_DATA RECORDS_
Context: an optimization exercise on an open-source flow, tuned for small area, a short achievable clock period and few clock cycles. The choices shown serve that exercise and are no tape-out recipe. At most, simulation tests tie the RTL to the original design; equivalence was not proved. Power figures rest on the tool's default switching activity, not on a simulated workload.

oak:
Design t1_codec, start of the top module:
module t1_codec (
    input  wire        clk,
    input  wire        rst,
    input  wire        tx_in_valid,
    output wire        tx_in_ready,
    input  wire [7:0]  tx_in_data,
    input  wire        tx_in_crc,
    output wire        tx_out_valid,
    input  wire        tx_out_ready,
    output wire [7:0]  tx_out_data,
    output wire        tx_out_last,
    input  wire        rx_in_valid,
    output wire        rx_in_ready,
    input  wire [7:0]  rx_in_data,
    input  wire        rx_in_crc,
    input  wire        rx_ns_slave,
    input  wire        rx_ns_master,
    input  wire        rx_orig_chained,
    input  wire [7:0]  rx_last_tx_pcb,
    output wire        rx_data_valid,
    input  wire        rx_data_ready,
    output wire [7:0]  rx_data,
    output wire        rx_stat_valid,
    input  wire        rx_stat_ready,
    output wire [7:0]  rx_stat_nad,
    output wire [7:0]  rx_stat_pcb,
    output wire [7:0]  rx_stat_len,
    output wire [1:0]  rx_stat_kind,
    output wire [15:0] rx_stat_cksum,
    output wire [2:0]  rx_stat_code
);
    t1_tx_framer u_tx (
        .clk      (clk),
        .rst      (rst),
        .in_valid (tx_in_valid),
        .in_ready (tx_in_ready),
        .in_data  (tx_in_data),
        .in_crc   (tx_in_crc),
        .out_valid(tx_out_valid),
        .out_ready(tx_out_ready),
        .out_data (tx_out_data),
        .out_last (tx_out_last)
    );
    t1_rx_deframer u_rx (
        .clk         (clk),
        .rst         (rst),
        .in_valid    (rx_in_valid),
        .in_ready    (rx_in_ready),
        .in_data     (rx_in_data),
        .in_crc      (rx_in_crc),
        .ns_slave    (rx_ns_slave),
        .ns_master   (rx_ns_master),
        .orig_chained(rx_orig_chained),
        .last_tx_pcb (rx_last_tx_pcb),
        .data_valid  (rx_data_valid),
        .data_ready  (rx_data_ready),
        .data_out    (rx_data),
        .stat_valid  (rx_stat_valid),
        .stat_ready  (rx_stat_ready),
        .stat_nad    (rx_stat_nad),
        .stat_pcb    (rx_stat_pcb),
        .stat_len    (rx_stat_len),
        .stat_kind   (rx_stat_kind),
        .stat_cksum  (rx_stat_cksum),
        .stat_code   (rx_stat_code)
    );
endmodule
Settings: LEC_CHECK=0, ABC_AREA=1, CAP_MARGIN=20, CORE_MARGIN=2, CORE_UTILIZATION=50, SETUP_SLACK_MARGIN=2.0, SLEW_MARGIN=20, BUFFER_PORTS_ARGS=-buffer_cell sky130_fd_sc_hd__buf_2, CTS_ARGS=-sink_clustering_enable -repair_clock_nets -dont_use_dummy_load -sink_clustering_size 30 -sink_clustering_max_diameter 80 -buf_list {sky130_fd_sc_hd__clkbuf_4 sky130_fd_sc_hd__clkbuf_8}; clock period 4.0 ns.
standard.sh (not shown) runs the stock make flow with config.mk's settings and CLKGATE_MAP_FILE= SYNTH_SCRIPT=/design/flow/synth_recipe.tcl, a recipe that flattens the netlist after the stock synthesis.
==> flow/flow/run.sh <==
#!/bin/bash
# The standard layout, with plain buffers on the ports, sizing free to
# change a cell's footprint, and a clock tree of fewer, larger clusters
# without dummy loads.
set -euo pipefail
cat >> config.mk <<'MK'
export BUFFER_PORTS_ARGS = -buffer_cell sky130_fd_sc_hd__buf_2
export CTS_ARGS = -sink_clustering_enable -repair_clock_nets -dont_use_dummy_load -sink_clustering_size 30 -sink_clustering_max_diameter 80 -buf_list {sky130_fd_sc_hd__clkbuf_4 sky130_fd_sc_hd__clkbuf_8}
MK
bash standard.sh MATCH_CELL_FOOTPRINT=0 finish > standard.log 2>&1
Every stage of the flow completed for oak, and the final layout passed the timing, DRC and antenna checks.
> inputs changed (oak -> pine)
-- flow/config.mk --
<<< oak, line 11
export CORE_UTILIZATION = 50
>>> pine, line 11
export CORE_UTILIZATION = 40
Results
Compared with oak, in pine power now sits higher; multi-input gate share of total cell area now sits lower; final cell count now sits higher.
## Diff of input files: birch against pine
-- flow/flow/run.sh --
<<< pine, line 7
export BUFFER_PORTS_ARGS = -buffer_cell sky130_fd_sc_hd__buf_2
>>> birch, line 7
export BUFFER_PORTS_ARGS = -buffer_cell sky130_fd_sc_hd__buf_1
-- flow/config.mk --
<<< pine, line 14
export BUFFER_PORTS_ARGS = -buffer_cell sky130_fd_sc_hd__buf_2
>>> birch, line 14
export BUFFER_PORTS_ARGS = -buffer_cell sky130_fd_sc_hd__buf_1
[summary]
When birch is set beside pine, its ratio of routed vias to standard cells turns out to be about 1.8% smaller. birch has total cell area at the placement stage below what pine had. Proportion of power drawn by the clock network (higher): pine. Any difference in number of cells in the design after placement between birch and pine is small enough to ignore. Taking pine as the reference, in birch final core utilization down 0.78 points; power density normalized to cell area up about 0.6%; number of instances resized during post-cts repair down 1.
Function was not checked in any run of this note: the RTL went through the layout flow alone.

_EXERCISE DESCRIPTION_
What is the number of lines in the records that hold the word "shown"? Answer with that number by itself.

_TASK SOLUTION_
2